The multi-purpose central courtyard serves among others as a visual focal point.
Wide open spaces that allows for ventilation and natural lighting.
The central courtyard is an inter-connector that links other rooms in the house.
A modern-day sanctuary opens up to the world, but can only be truly appreciated from the inside.
Text : Lawrence Julius
72 Sentosa Cove makes Mother Nature’s day by cutting the environmental impact of traditional lodgings.
This unique 6,032 sq ft masterpiece in Singapore is designed to adapt accordingly to the various climates, factoring in sunlight, wind, rain, and even topography. Simple and sleek from the outside, the home’s true nature can only be truly appreciated from the inside.
It started with a family; a couple with two kids, who wanted a private home with space enough for a service personnel and maybe a guest or two eventually. Maximizing space and privacy became a prime focus because of the site’s close proximity to surrounding neighbors. This in mind, the architects of Ong&Ong turned a typical home inside out.
72 Sentosa Cove was designed as a mass container that faces inwards, towards a courtyard at the center of the home. This multi-purpose centerpiece not only acts as a visual focal point, but also a circulation pivot, a ventilation exhaust and a light well. Lined with glass walls, it also acts as an inter-connector, joining the multiple rooms and levels of the home together. While giving a sense of space, it also secures priceless privacy for the dwellers within.
From the outside, the wide-open North and South façades are seen to purposely differ from the smaller and slimmer East and West. This is done in order to accommodate natural lighting, provide thermal circulation and wind ventilation. Crossed ventilation techniques are applied to ensure proper air circulation is achieved to cool the interiors. Vertical timber louvers and sliding timber panels can be seen lining the main glazed façade, done to control the entrance of natural light and wind current flow. A timber layer wraps the front and rear façades to avoid direct solar radiation on the glazed elevations. At the end of the day, this combination of natural lighting and ventilation methods indirectly decreases energy consumption, a welcome thought when it’s time to pay the bills.

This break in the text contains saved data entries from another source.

--- src/rtl/ysyx_23060061_exec_ctrl.sv ---
// Multi-cycle execution control FSM: fetch/decode/execute/memory/writeback sequencing with memory timeout.
// Optional perf counters are enabled by defining YSYX_23060061_PERF_CNT_EN.
module ysyx_23060061_exec_ctrl #(
  parameter int TIMEOUT_CYCLES = 255
) (
  input  logic        clk,
  input  logic        rst_n,
  output logic        imem_req_valid,
  input  logic        imem_req_ready,
  input  logic        imem_rsp_valid,
  output logic        ir_we,
  input  logic        dec_reg_write,
  input  logic        dec_mem_write,
  input  logic        dec_is_load,
  input  logic        dec_ebreak,
  output logic        dmem_req_valid,
  output logic        dmem_wen,
  input  logic        dmem_req_ready,
  input  logic        dmem_rsp_valid,
  output logic        rf_we,
  output logic        pc_we,
  output logic        halt,
  output logic        err,
  output logic [63:0] perf_cycle,
  output logic [63:0] perf_inst
);

  typedef enum logic [3:0] {
    FETCH, IWAIT, DECODE, EXEC, MEM, MWAIT, WB, HALT, ERR
  } state_t;

  state_t      state, nxt;
  logic [15:0] tcnt;
  logic        timeout;

  // Counter sits at 0 outside the wait states, so entering a wait starts from 0.
  assign timeout = (tcnt == 16'(TIMEOUT_CYCLES - 1));

  always_ff @(posedge clk or negedge rst_n) begin
    if (!rst_n) begin
      state <= FETCH;
      tcnt  <= '0;
    end else begin
      state <= nxt;
      if (state == IWAIT || state == MWAIT) tcnt <= tcnt + 16'd1;
      else                                  tcnt <= '0;
    end
  end

  always_comb begin
    nxt            = state;
    imem_req_valid = 1'b0;
    ir_we          = 1'b0;
    dmem_req_valid = 1'b0;
    dmem_wen       = 1'b0;
    rf_we          = 1'b0;
    pc_we          = 1'b0;
    halt           = 1'b0;
    err            = 1'b0;
    unique case (state)
      FETCH: begin
        // Held low while reset is asserted even though the state is FETCH.
        imem_req_valid = rst_n;
        if (imem_req_ready) nxt = IWAIT;
      end
      IWAIT: begin
        if (imem_rsp_valid) begin
          ir_we = 1'b1;
          nxt   = DECODE;
        end else if (timeout) begin
          nxt = ERR;
        end
      end
      DECODE: nxt = EXEC;
      EXEC: begin
        if (dec_ebreak)                        nxt = HALT;
        else if (dec_is_load || dec_mem_write) nxt = MEM;
        else                                   nxt = WB;
      end
      MEM: begin
        dmem_req_valid = 1'b1;
        dmem_wen       = dec_mem_write;
        if (dmem_req_ready) nxt = MWAIT;
      end
      MWAIT: begin
        if (dmem_rsp_valid) nxt = WB;
        else if (timeout)   nxt = ERR;
      end
      WB: begin
        rf_we = dec_reg_write;
        pc_we = 1'b1;
        nxt   = FETCH;
      end
      HALT:    halt = 1'b1;
      ERR:     err  = 1'b1;
      default: nxt  = FETCH;
    endcase
  end

`ifdef YSYX_23060061_PERF_CNT_EN
  logic [63:0] cyc_q, inst_q;

  always_ff @(posedge clk or negedge rst_n) begin
    if (!rst_n) begin
      cyc_q  <= '0;
      inst_q <= '0;
    end else begin
      if (state != HALT && state != ERR) cyc_q <= cyc_q + 64'd1;
      if (state == WB)                   inst_q <= inst_q + 64'd1;
    end
  end

  assign perf_cycle = cyc_q;
  assign perf_inst  = inst_q;
`else
  assign perf_cycle = '0;
  assign perf_inst  = '0;
`endif

endmodule

--- config.mk ---
export PLATFORM = sky130hd
export DESIGN_NAME = ysyx_23060061_exec_ctrl
export DESIGN_NICKNAME = d
export VERILOG_FILES = /design/src/rtl/ysyx_23060061_exec_ctrl.sv
export SDC_FILE = /design/constraint.sdc
export NUM_CORES = 1
export LEC_CHECK = 0
export ABC_AREA = 0
export BUFFER_PORTS_ARGS = -buffer_cell sky130_fd_sc_hd__buf_2
export CAP_MARGIN = 20
export CORE_ASPECT_RATIO = 0.5
export CORE_MARGIN = 2
export CORE_UTILIZATION = 25
export DETAILED_ROUTE_END_ITERATION = 7
export PLACE_DENSITY = 0.51
export SYNTH_ARGS = -nofsm -noshare
export SYNTH_HDL_FRONTEND = slang
export SYNTH_SLANG_ARGS = --single-unit
--- constraint.sdc ---
create_clock -name clk -period 2.2 [get_ports clk]
set_clock_uncertainty 0.1 [all_clocks]
set_input_delay 0.22 -clock clk [delete_from_list [all_inputs] [get_ports clk]]
set_output_delay 0.22 -clock clk [all_outputs]
set_load 0.02 [all_outputs]
After elaboration in Yosys (flattened, before gate mapping) --
Cells that the tools add are included.
Operators by class: add/sub/neg operators 1, eq/ne operators 11, mux-type cells 18, bitwise operators 1, reduce and logical (&&, ||, !) cells 5
Operator list (number):
- $pmux 4 s7 | 1
- $mux 4 | 5
- $add 16x1->16 const B | 1
- $eq 16x8->1 const B | 1
- $eq 4x3->1 const B | 4
- $mux 16 | 1
- $mux 1 | 9
- $eq 4x2->1 const B | 2
- $eq 4x1->1 const B | 1
- $eq 4x4->1 const B | 1
- $logic_not 4->1 | 1
- $mux 2 | 2
- $ne 2x2->1 const B | 2
- $reduce_and 3->1 | 1
- $logic_or 1x1->1 | 2
- $reduce_or 2->1 | 1
- $not 1->1 | 1
Word-level totals: bits in registers 20, bits of input ports 10, word-level logic and storage cells 38

Longest topological paths before layout --
Gate-level depths: netlist (run 1).
word-level depth 4, depth in mapped cells 5, mapped depth without buffers 5

Worst setup path after synthesis (run 1) --
No wires, ideal clock.
kind reg-to-output, start reg state[1], end out dmem_wen, arrival 1.679 ns, data required time 1.880 ns, path slack 0.201 ns, cell stages (with the launch flop) 4, path buffers 1, path through dfrtp_1 -> clkbuf_1 -> nor4_1 -> and2_1
Between the ends: word-level cells in the longest chain between the ends 2
Ends and longest elaborated chain:
- from (decl) | line 32 | state_t state, nxt;
- from (signal assigned) | line 44 | state <= nxt;
- $eq 4x3->1 | line 60 | unique case (state)
- $mux 1 | line 60
- to (decl) | line 17 | output logic dmem_wen,
No other way between the ends.

Final worst setup path (run 1) --
Same ends and word-level chain as after synthesis.

==> results of run 1 <==
## final cells by class
class	count	area, µm²
Inverter	6	22.5
Timing Repair Buffer	20	110
Sequential cell	20	500
Fill cell	915	6210
Tap cell	112	140
Clock buffer	4	88.8
Multi-Input combinational cell	224	1130
## final timing paths
path	depth (start not counted)	slack [ns]	from	to
min in group asynchronous	3	0.44	rst_n	tcnt[8]$_DFF_PN0_
max reg2reg	3	0.55	tcnt[12]$_DFF_PN0_	state[2]$_DFFE_PN0P_
max	3	0.38	state[1]$_DFFE_PN0P_	dmem_wen
max in group asynchronous	3	1.35	rst_n	tcnt[13]$_DFF_PN0_
min	3	0.18	dmem_rsp_valid	state[2]$_DFFE_PN0P_
min reg2reg	1	0.45	tcnt[0]$_DFF_PN0_	tcnt[0]$_DFF_PN0_
## cell families after synthesis
logic type	after synthesis	share of synthesized area, %
adder cells (fa/ha/maj)	2	1.15
buffers and inverters	140	46.9
XOR/XNOR	3	1.21
AND/OR/NAND/NOR	65	18.6
multiplexers	7	3.34
other	1	0.173
AO/OA/AOI/OAI	19	5.59
flip-flops	20	23.0
## worst min-delay path, stage by stage
cell and delay, ns:
sky130_fd_sc_hd__buf_2 0.12, sky130_fd_sc_hd__nor2_1 0.08, sky130_fd_sc_hd__a31oi_1 0.08
## Yosys cell counts (3+ instances only)
| library cell | number | area (µm²) |
|---|---|---|
| sky130_fd_sc_hd__nand3_1 | 6 | 30.0 |
| sky130_fd_sc_hd__nor2_1 | 11 | 41.3 |
| sky130_fd_sc_hd__nor4_1 | 6 | 37.5 |
| sky130_fd_sc_hd__clkbuf_1 | 3 | 11.3 |
| sky130_fd_sc_hd__nand2_1 | 9 | 33.8 |
| sky130_fd_sc_hd__or4_1 | 4 | 30.0 |
| sky130_fd_sc_hd__mux2i_1 | 5 | 50.1 |
| sky130_fd_sc_hd__buf_4 | 129 | 968 |
| sky130_fd_sc_hd__inv_1 | 6 | 22.5 |
| sky130_fd_sc_hd__or3_1 | 4 | 25.0 |
| sky130_fd_sc_hd__o31ai_1 | 4 | 30.0 |
| sky130_fd_sc_hd__and2_1 | 3 | 18.8 |
| sky130_fd_sc_hd__dfrtp_1 | 20 | 500 |
| sky130_fd_sc_hd__a21oi_1 | 8 | 40.0 |
| sky130_fd_sc_hd__nand2b_1 | 5 | 31.3 |
## flip-flops by register name (all words and copies together), names as in the netlist
register  cells
state         4
tcnt         16
## report_power, final
group | internal, µW | total [µW] | switching (µW) | leakage [µW]
clock | 277 | 415 | 138 | 0.0000442
sequential | 413 | 511 | 97.8 | 0.000271
combinational | 195 | 650 | 455 | 0.000720
## what timing repair did
item | 4_1_cts | 5_1_grt
endpoints found under the hold margin | 20 | 0
hold buffers | 1 | 0
setup endpoints to repair | 0 | 0
## through the flow
step / setup slack [ns] / cells / util (%)
finish: 0.378 / 386 / 24.3
global placement: 0.584 / 381 / 23.1
detailed placement: 0.553 / 381 / 23.1
global route: 0.268 / 386 / 24.3
CTS: 0.348 / 386 / 24.3
floorplan: 0.201 / 384 / -
## per-layer routing
layer  GRT usage, %  part of all wire [%]  vias to the layer above
li1               -                     -                      632
met1           8.60                    42                      598
met2           10.7                    48                       81
met3           2.69                   9.7                        2
met4           2.08                  0.77                        0
met5              0                     0                        -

Four levels make up this one-of-a-kind home. It consists of the underground basement, the ground level with aluminum cladding, the second level with stone and timber and the roof terrace. At the top, pitch roofs and light openings showcase a design of repeating slopes that flow luminance into the principal spaces below.
The social areas are on the ground floor where the main access, foyer, kitchen, dining area, living area and guest bedroom are located. Outside, a lap pool, Jacuzzi and the central courtyard cater to the family’s active lifestyle. The second level however, branches to more private areas like the bedrooms, home office, television room and reading room. The basement houses the laundry area, pantry, service bedrooms and even a bomb shelter – just in case. Last but not least, the rooftop settles as a second entertainment deck for sun bathing and barbeques, looking over an ocean view.
Living up to its green purpose, environmentally friendly materials were used in constructing the building. For instance, timber floorings are 100% natural teak wood with no additives or harmful compounds. The thickness of the façade is also increased with natural stone cladding that promotes the delay of thermal changeability and heat transference. The addition of mature native plants surrounding the compound not only complements the luxurious appearance of the house, but plays a more important part as well. They assist to ensure the soil’s steadiness, considering that the existence of a basement generates a major balance offset to the terrain. Topping it all off is a dense foliage to induce solitude and harmony.
72 Sentosa Cove
Architect – Ong&Ong Pte ltd
Client – Optima Capital Pte Ltd
Built-up – 6,032 sq ft
Land area – 7,599 sq ft
Location – 72 Sentosa Cove, Singapore
Completion date – 2009
Awards – MIPIM Asia 2010 Award, Residential Development
This architectural gem with a noble environmental cause has truly been an eye-opener and possibly a benchmark for future homes. No doubt this model home attracted global attention after it grabbed a win at the MIPIM Asia Award 2010, under the Residential Developments category. For its ingenious concepts and beauty on the inside as well as out, 72 Sentosa Cove may well be perfect role model for today’s concept of the modern home.